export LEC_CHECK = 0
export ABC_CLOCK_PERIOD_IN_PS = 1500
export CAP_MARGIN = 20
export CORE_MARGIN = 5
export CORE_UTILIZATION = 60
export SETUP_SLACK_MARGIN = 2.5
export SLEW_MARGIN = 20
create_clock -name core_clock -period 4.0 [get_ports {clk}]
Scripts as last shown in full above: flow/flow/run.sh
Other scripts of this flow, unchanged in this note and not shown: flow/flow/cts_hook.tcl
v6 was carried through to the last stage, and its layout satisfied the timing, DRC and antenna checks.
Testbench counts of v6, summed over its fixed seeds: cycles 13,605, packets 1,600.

****************************************

◆ WORK REQUEST ◆
Go through the entries and copy each line holding the string "last".

◆ SOLUTION ◆
Scripts as last shown in full above: flow/flow/run.sh
v6 was carried through to the last stage, and its layout satisfied the timing, DRC and antenna checks.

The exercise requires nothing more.